Perhaps the situation isn’t quite that bad.

“The one thing that works well for Adobe is the fact that they’ve got the best Web authoring tools out there, period,” Jim McGregor, a research director at In-Stat, told TechNewsWorld.

Flash has critical mass, so “it’s not going to go down overnight, although we’re definitely in the transition phase of moving from Flash to HTML5,” McGregor said.

The 3D gaming capability could give Flash the edge over HTML5 for now, IDC’s Ward suggested.

Adobe did not respond to requests for comment by press time.

New Features in Flash 11 and Air 3

You have to take Flash and Air as a bundle, because Air is, in Adobe’s own words, a superset of Flash.

Flash Player 11 and Air 3 offer full hardware-accelerated rendering for 2D and 3D graphics through Stage 3D, a new method and model of 2D and 3D rendering.

This makes rendering in Flash Player 11 and Air 3 about 1,000 times faster than in their predecessors, Adobe claimed.

Stage 3D application programming interfaces (APIs) are a set of low-level GPU-accelerated APIs enabling advanced 2D and 3D capabilities across desktops, mobile devices and TVs through Flash platform runtimes.

Adobe has issued a pre-release that brings these accelerated 2D and 3D capabilities to mobile platforms, including Android, Apple iOS and BlackBerry Tablet OS. A production release for mobile platforms is in the works.

Another new Air 3 feature set, native extensions, supports thousands of highly optimized open source libraries, allowing for capabilities including access to device data, vibration control, light sensors, dual screens and near field communications (NFC).

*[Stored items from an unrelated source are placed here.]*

--- config.mk ---
export PLATFORM = sky130hd
export DESIGN_NAME = sample_sequencer
export DESIGN_NICKNAME = d
export VERILOG_FILES = /design/src/rtl/sample_seq_pkg.sv /design/src/rtl/srdy_edge_det.sv /design/src/rtl/sample_sequencer.sv
export SDC_FILE = /design/constraint.sdc
export NUM_CORES = 1
export LEC_CHECK = 0
export CORE_UTILIZATION = 40
export CTS_CLUSTER_SIZE = 25
export DETAILED_ROUTE_END_ITERATION = 7
export DONT_BUFFER_PORTS = 1
export SLEW_MARGIN = 20
export SYNTH_ARGS = -nofsm -noshare
export SYNTH_HDL_FRONTEND = slang
export SYNTH_SLANG_ARGS = --single-unit
--- constraint.sdc ---
create_clock -name clk -period 2 [get_ports clk]
set_input_delay 0.4 -clock clk [delete_from_list [all_inputs] [get_ports clk]]
set_output_delay 0.4 -clock clk [all_outputs]
set_load 0.03 [all_outputs]
--- src/rtl/sample_seq_pkg.sv ---
`default_nettype none
// +--------------------------------------------------------------------+
// | sample_seq_pkg : shared widths, defaults and state codes            |
// | Rev 1.0                                                              |
// +--------------------------------------------------------------------+
package sample_seq_pkg;

  localparam int TAP_IDX_W = 4;
  localparam int COUNT_W   = 5;

  localparam int DEF_DATA_W      = 16;
  localparam int DEF_NUM_TAPS    = 12;
  localparam int DEF_NUM_SAMPLES = 20;
  localparam int DEF_GAP         = 1;
  localparam int DEF_TIMEOUT     = 64;

  typedef logic [2:0] seq_state_t;

  localparam seq_state_t ST_IDLE      = 3'd0;
  localparam seq_state_t ST_LOAD      = 3'd1;
  localparam seq_state_t ST_FRAME     = 3'd2;
  localparam seq_state_t ST_STROBE    = 3'd3;
  localparam seq_state_t ST_GAP       = 3'd4;
  localparam seq_state_t ST_WAIT_DONE = 3'd5;
  localparam seq_state_t ST_DONE      = 3'd6;

endpackage
`default_nettype wire

--- src/rtl/srdy_edge_det.sv ---
`default_nettype none
// +--------------------------------------------------------------------+
// | srdy_edge_det : rising-edge detect against a registered copy        |
// | Rev 1.0                                                              |
// +--------------------------------------------------------------------+
module srdy_edge_det (
  input  logic clk,
  input  logic GlobalReset_n,
  input  logic sig,
  output logic rise
);

  logic r_sig_q;

  always_ff @(posedge clk or negedge GlobalReset_n) begin
    if (!GlobalReset_n) begin
      r_sig_q <= 1'b0;
    end else begin
      r_sig_q <= sig;
    end
  end

  // A level held over several cycles yields a single event.
  assign rise = sig & ~r_sig_q;

endmodule
`default_nettype wire

--- src/rtl/sample_sequencer.sv ---
`default_nettype none
// +--------------------------------------------------------------------+
// | sample_sequencer : feeds one sample per frame to the tap-serial MAC |
// | Rev 1.0                                                              |
// +--------------------------------------------------------------------+
module sample_sequencer
  import sample_seq_pkg::*;
#(
  parameter int DATA_W      = DEF_DATA_W,
  parameter int NUM_TAPS    = DEF_NUM_TAPS,
  parameter int NUM_SAMPLES = DEF_NUM_SAMPLES,
  parameter int GAP         = DEF_GAP,
  parameter int TIMEOUT     = DEF_TIMEOUT
) (
  input  logic                 clk,
  input  logic                 GlobalReset_n,
  input  logic                 start,
  input  logic [DATA_W-1:0]    din,
  input  logic                 din_valid,
  output logic                 din_ready,
  output logic [DATA_W-1:0]    sample_out,
  output logic                 global_srdyi,
  output logic                 srdyi,
  output logic [TAP_IDX_W-1:0] tap_idx,
  input  logic                 srdyo,
  output logic [COUNT_W-1:0]   count_global,
  output logic                 busy,
  output logic                 done,
  output logic                 error
);

  localparam int CNT_MAX = (GAP > TIMEOUT) ? GAP : TIMEOUT;
  localparam int CNT_W   = $clog2(CNT_MAX + 1);

  localparam logic [CNT_W-1:0]     C_GAP_LAST  = CNT_W'(GAP - 1);
  localparam logic [CNT_W-1:0]     C_TMO_LAST  = CNT_W'(TIMEOUT - 1);
  localparam logic [TAP_IDX_W-1:0] C_TAP_LAST  = TAP_IDX_W'(NUM_TAPS - 1);
  localparam logic [COUNT_W-1:0]   C_RUN_LEN   = COUNT_W'(NUM_SAMPLES);

  seq_state_t            r_state;
  logic [CNT_W-1:0]      r_cnt;
  logic [TAP_IDX_W-1:0]  r_tap;
  logic [COUNT_W-1:0]    r_count;
  logic [DATA_W-1:0]     r_sample;
  logic                  r_error;
  logic                  r_armed;

  logic                  w_srdyo_evt;
  logic [COUNT_W-1:0]    w_count_next;

  srdy_edge_det u_srdyo_edge (
    .clk           (clk),
    .GlobalReset_n (GlobalReset_n),
    .sig           (srdyo),
    .rise          (w_srdyo_evt)
  );

  assign w_count_next = r_count + COUNT_W'(1);

  // r_armed masks a start that coincides with the first edge after reset release.
  always_ff @(posedge clk or negedge GlobalReset_n) begin
    if (!GlobalReset_n) begin
      r_state  <= ST_IDLE;
      r_cnt    <= '0;
      r_tap    <= '0;
      r_count  <= '0;
      r_sample <= '0;
      r_error  <= 1'b0;
      r_armed  <= 1'b0;
    end else begin
      r_armed <= 1'b1;
      case (r_state)
        ST_IDLE: begin
          if (start && r_armed) begin
            r_state <= ST_LOAD;
            r_count <= '0;
            r_error <= 1'b0;
          end
        end
        ST_LOAD: begin
          if (din_valid) begin
            r_sample <= din;
            r_state  <= ST_FRAME;
          end
        end
        ST_FRAME: begin
          r_tap   <= '0;
          r_state <= ST_STROBE;
        end
        ST_STROBE: begin
          r_cnt   <= '0;
          r_state <= ST_GAP;
        end
        ST_GAP: begin
          if (r_cnt == C_GAP_LAST) begin
            r_cnt <= '0;
            if (r_tap == C_TAP_LAST) begin
              r_state <= ST_WAIT_DONE;
            end else begin
              r_tap   <= r_tap + TAP_IDX_W'(1);
              r_state <= ST_STROBE;
            end
          end else begin
            r_cnt <= r_cnt + CNT_W'(1);
          end
        end
        ST_WAIT_DONE: begin
          if (w_srdyo_evt) begin
            r_cnt   <= '0;
            r_count <= w_count_next;
            r_state <= (w_count_next == C_RUN_LEN) ? ST_DONE : ST_LOAD;
          end else if (r_cnt == C_TMO_LAST) begin
            r_cnt   <= '0;
            r_error <= 1'b1;
            r_state <= ST_IDLE;
          end else begin
            r_cnt <= r_cnt + CNT_W'(1);
          end
        end
        ST_DONE: begin
          r_state <= ST_IDLE;
        end
        default: begin
          r_state <= ST_IDLE;
        end
      endcase
      // Early completion is flagged but never alters the sequence; it wins over a start clear.
      if (w_srdyo_evt && (r_state != ST_WAIT_DONE)) begin
        r_error <= 1'b1;
      end
    end
  end

  assign din_ready    = (r_state == ST_LOAD);
  assign global_srdyi = (r_state == ST_FRAME);
  assign srdyi        = (r_state == ST_STROBE);
  assign done         = (r_state == ST_DONE);
  assign busy         = (r_state != ST_IDLE);
  assign sample_out   = r_sample;
  assign tap_idx      = r_tap;
  assign count_global = r_count;
  assign error        = r_error;

endmodule
`default_nettype wire

### Yosys cells after proc, flatten, opt, wreduce, memory -nomap -nowiden

Index checks and enable logic that the tools add are counted.

* bits in registers: 38
* input port bits: 21
* word-level logic and storage cells: 69

* add/subtract/negate cells: 3
* equality and inequality tests: 19
* multiplexer cells: 23
* bitwise operators: 2
* reduce and logical (&&, ||, !) cells: 14

Operators with widths (number)
* 3-bit two-way mux: 7
* 7-bit two-way mux: 3
* 7-bit case mux with 3 select lines: 1
* 3-bit case mux with 6 select lines: 1
* 3-bit inequality test (second input constant): 5
* 5-bit two-way mux: 2
* 2-bit inequality test (second input constant): 5
* 5-bit case mux with 2 select lines: 1
* 3-bit == test (second input constant): 3
* 3-bit nonzero test: 3
* 4-bit two-way mux: 2
* 4-bit case mux with 2 select lines: 1
* 4-bit AND reduction: 2
* 7-bit by 1-bit adder with 7-bit output (second input constant): 1
* 7-bit by 6-bit == test with 1-bit output (second input constant): 1
* 7-bit zero test: 1
* 3-bit by 2-bit == test with 1-bit output (second input constant): 2
* 3-bit AND reduction: 2
* 5-bit by 1-bit adder with 5-bit output (second input constant): 1
* 5-bit == test (second input constant): 1
* 4-bit by 1-bit adder with 4-bit output (second input constant): 1
* 4-bit == test (second input constant): 1
* 1-bit two-way mux: 4
* 2-bit nonzero test: 2
* other kinds (7): 8

### Logic depth before layout (Yosys ltp)

* word-level depth: 5
* mapped depth: 7
* gate-level depth less buffers: 6

### Hierarchy

A second synthesis with hierarchy kept.

* cell total of the unflattened synthesis: 174
* area, all modules: 1838.0 µm²

By module, submodules not included
* sample_sequencer: times used 1, cells an instance 172, area each 1799.2 µm², seq. area each 925.9 µm²
* srdy_edge_det: times used 1, cells an instance 2, area each 38.8 µm², seq. area each 25.0 µm²

### Least setup slack after synthesis

OpenSTA, ideal clock, no wires.

* path kind: reg2reg
* start point: register r_state[0]
* end point: register r_sample[10], in the netlist sample_out[10]
* setup time: 0.125 ns
* arrival time: 1.798 ns
* data required time: 1.875 ns
* path slack: 0.077 ns
* stages on the path, launching flop included: 8
* cell sequence: dfrtp_1 buf_4 inv_2 nor3_2 and2_1 buf_2 buf_6 mux2_2

* word-level cells in the longest chain between the ends: 2

RTL lines
* start: declaration: line sample_sequencer.sv:40 `seq_state_t r_state;`
* start signal: assignment: line sample_sequencer.sv:111 `r_state <= (w_count_next == C_RUN_LEN) ? ST_DONE : ST_LOAD;`
* 3-bit by 1-bit == test with 1-bit output
* net din_ready: line sample_sequencer.sv:20 `output logic din_ready,`
* 2-bit AND reduction (no line)
* end signal: assignment: line sample_sequencer.sv:82 `r_sample <= din;`
* end: declaration: line sample_sequencer.sv:44 `logic [DATA_W-1:0] r_sample;`

The timed path passes the listed nets, and every way through them passes these cells.
A chain may end at the register's enable or synchronous reset.

### Worst setup path after layout

* start point: register r_state[0]
* end point: output port din_ready

* word-level cells in the longest chain between the ends: 1

RTL lines
* 3-bit by 1-bit == test with 1-bit output: line sample_sequencer.sv:134 `assign din_ready = (r_state == ST_LOAD);`
* end: declaration: line sample_sequencer.sv:20

Every way passes these cells.

==> impl_metrics.ini <==
[status]
status = finished clean

[sta]
setup_ws_ns = 0.134
tns_ns = 0
hold_ws_ns = 0.132
max_slew_margin = 0.619
maxSlewViolCount = 0
timing.fmax_mhz = 536
fin_worst_skew_ns = 0.00567
tightest_slew_ns = 0.563
min_period_over_period = 0.933
period_minus_slack_ns = 1.87
rsz0062_at_grt = no
setup_viol_count_final = 0
hold_viol_final = 0

[setup_path]
cp.required_ns = 1.60
endpoint_kind = primary output
reg2reg_slack_ns = 0.18
cp-start-kind = register
critical_path_class = register to primary output
path_cells = inv_2 > nor3_2 > buf_4
critical_path.max_stage_delay_ns = 0.63
crit_slowest_cell = dfrtp_1
crit_path_max_fanout = 15
arrival_ns = 1.47

[layout]
layout.nets = 218
post-route-util = 0.475
nFillCells = 457
antenna_cells = 0
drive_gt1_frac = 0.247
syn_to_final_growth_pct = 14.5

[clock_tree]
cts.sinks = 38
cts_setup_buffers = 0
cts_root_buf = clkbuf_8
clk_latency_ns = 0.29
cts_buffers = 5
cts_tree = built
cts_buffer_depth = 2
cts_max_level = 2
clk_pin_slew_ns = 0.08

[placed_design]
dp_slack_ns = 0.193
gp_congestion = 0.764
portBuffers = 0
place_hpwl_um = 2850

[routing]
via_per_inst = 5.41
first_pass_iters = 4
drc = 0
vias = 1413
drt_iter0_drc = 55
wl_um = 3890
ant_nets = 0
routedWlPerCell_um = 14.9

[power]
swShare = 0.440
seqPwrFrac = 0.480
intPower_mw = 1.90
p_clk_frac = 0.192
powerDensity_nw_per_um2 = 1510
netSwitchingPower_mw = 1.49
combinationalPowerShare = 0.328
finalPower_mw = 3.39
ir_drop_v = 0.000629
leakage_nw = 0.960

[floorplanning]
die_w_um = 72.0
core.rowCount = 25
die_area_um2 = 5190
core_um2 = 4720
io_pins = 52
die_h_um = 72.0
start_util = 0.415

[global_route]
grt.overflow.total = 0
grt_max_degree = 39
grt_pass1_vias = 1406
antenna_found_initial = 0
grt_use_total = 0.165
grt_pass1_wl_um = 6470

[yosys]
synth-edff-count = 0
synth_flop_cell = dfrtp_1
synthAdderAreaFrac = 0.0255
synth_nets = 204
syn_area_per_cell_um2 = 11.0
synthArstFlopShare = 1.00
synth_xor_area_frac = 0.0134
yosysWarnings = 0
synth.ff_latch_count = 38
synth_top_family_by_area = simple AND/OR/NAND/NOR gates
synthSimpleGateAreaFrac = 0.200
synth_cells = 179
ys_types = 54
synth_compound_gate_area_share = 0.134
synth.mux.area_fraction = 0.0976
ys_seq_area_frac = 0.485
synth_area_um2 = 1960

[hold_path]
hold_class = input pin to register

[job]
maxCapViolations = 0
## synthesized netlist by cell type, drive strengths merged (2+ instances only)
cell type	count	area (um^2)
and3	4	25.0
inv	8	30.0
nor3	4	25.0
nand4	2	27.5
nor4	2	27.5
nor2b	5	31.3
clkbuf	2	7.51
buf	7	46.3
nand3b	3	22.5
xor2	3	26.3
o221ai	2	17.5
a21oi	6	30.0
or3	2	12.5
o211ai	3	22.5
nand2b	2	12.5
nand2	15	56.3
and2b	3	22.5
dfrtp	38	951
o21ai	11	58.8
and2	3	18.8
mux2	17	191
ha	4	50.1
nand3	6	30.0
nor3b	2	20.0
nor2	6	22.5
## flip-flops by register name, summed over array words and instances, names as in the netlist
signal and count:
r_armed 1, r_cnt 7, tap_idx 4, r_state 3
error 1, sample_out 16, u_srdyo_edge.r_sig_q 1, count_global 5
## power groups by stage
stage	Combinational (mW)	Sequential, mW	Clock [mW]
finish	1.11	1.63	0.651
global route	1.23	1.67	0.709
CTS	1.12	1.63	0.669
detailed placement	1.09	1.64	0
global placement	1.06	1.62	0
floorplan	0.863	1.60	0
## worst max-delay path, delay by kind of cell (launching register included)
kind | cells | cell delay, ns
and+or+nand+nor | 1 | 0.20
buffers and inverters | 2 | 0.34
DFF | 1 | 0.63
## metal layers
metal / track usage / vias to the layer above / wire (um)
met2: 0.277 / 53 / 1830
met1: 0.193 / 680 / 1710
met3: 0.0639 / 7 / 295
met5: 0 / - / 0
met4: 0.0588 / 0 / 54
li1: - / 673 / -
## logic make-up after synthesis
| logic type | Yosys count |
|---|---|
| multiplexers | 17 |
| flip-flops | 38 |
| buffers and inverters | 17 |
| AND/OR/NAND/NOR | 63 |
| AO/OA/AOI/OAI | 36 |
| adder cells (fa/ha/maj) | 4 |
| other | 1 |
| XOR/XNOR | 3 |
## cells in the final DEF, fill, tap and decap left out, types with 2 or more instances in the layout
master,netlist,layout
o221ai_1,2,2
nand2_1,15,15
o21ai_0,7,7
nor3_1,3,2
inv_1,7,7
or3_1,2,2
mux2_2,16,16
and2b_1,3,3
dfrtp_1,38,38
xor2_1,3,3
nor2b_1,5,5
a21oi_1,6,6
nor2_1,6,6
o21ai_1,3,3
buf_4,2,14
clkinvlp_4,0,2
ha_1,4,4
clkbuf_8,0,5
and3_1,4,4
nand2b_1,2,2
nor3_2,1,2
nand3_1,6,6
and2_1,3,3
o211ai_1,3,3
nand3b_1,3,3
## final timing paths
check | from | to | cells past startpoint
setup / recovery | r_state[0] | din_ready | 3
hold / removal | srdyo | u_srdyo_edge.r_sig_q | 0
setup reg to reg | r_state[0] | sample_out[8] | 5
hold reg to reg | r_cnt[0] | r_cnt[0] | 1
max in group asynchronous | GlobalReset_n | r_cnt[1] | 2
min in group asynchronous | GlobalReset_n | count_global[2] | 2
## through the flow
| step | std cells | area [um^2] |
|---|---|---|
| 2_1_floorplan | 179 | 1960 |
| 3_3_place_gp | 251 | 2100 |
| 3_5_place_dp | 251 | 2100 |
| 4_1_cts | 261 | 2240 |
| 5_1_grt | 261 | 2250 |
| 6_report | 261 | 2250 |
## area by class of cell
type                       count  area [um^2]  area share
clock buffer                   5         68.8      0.0306
clock inverter                 3         45.0      0.0201
inverter                       8         30.0      0.0134
multi-input combinational    124          932       0.415
sequential                    38          951       0.423
tap                           67         83.8      0.0373
timing repair buffer          16          135      0.0602
## timing repair
item | CTS | global route
endpoints found under the setup margin | 0 | 1
hold buffers | 2 | 0
resized for setup | 0 | 1
endpoints found under the hold margin | 38 | 0
(Power assumes the default switching activity.)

The native extensions also let developers integrate Air applications more deeply with business software.

Air 3’s new captive runtime feature lets devs automatically package Air 3 with their apps to simplify installation on Android, iOS, Windows and Mac OS. It also lets devs manage version updates independently of general Air updates from Adobe.

I Will Survive

An anti-Flash trend appears to be developing in some corners of the tech globe. Apple has banned Flash from iOS, Microsoft is moving away from Flash and toward HTML5 in Windows 8 Metro, and many mobile developers are apparently creating apps in HTML5 instead of Flash.

Even so, Adobe may have scored a big win with its latest announcements.

“Flash is relatively ubiquitous on Facebook and other websites and is used heavily in gaming, and with Stage 3D, formerly code-named ‘Molehill,’ I think Adobe’s trying to build on that momentum,” IDC’s Ward opined.

“That will lower the technical barrier to entry for 3D games and, by the end of this year, we’ll start to see within Flash some of these 3D gaming experiences,” Ward added.

That will give Flash and Air a lead over HTML5.

“I’ve seen 3D games modeled in HTML5, but I’ve yet to see an actual working 3D game in HTML5,” Ward said. “I think it will be a few years before we get an installed base of browsers and game developers who have developed the right stuff in HTML5.”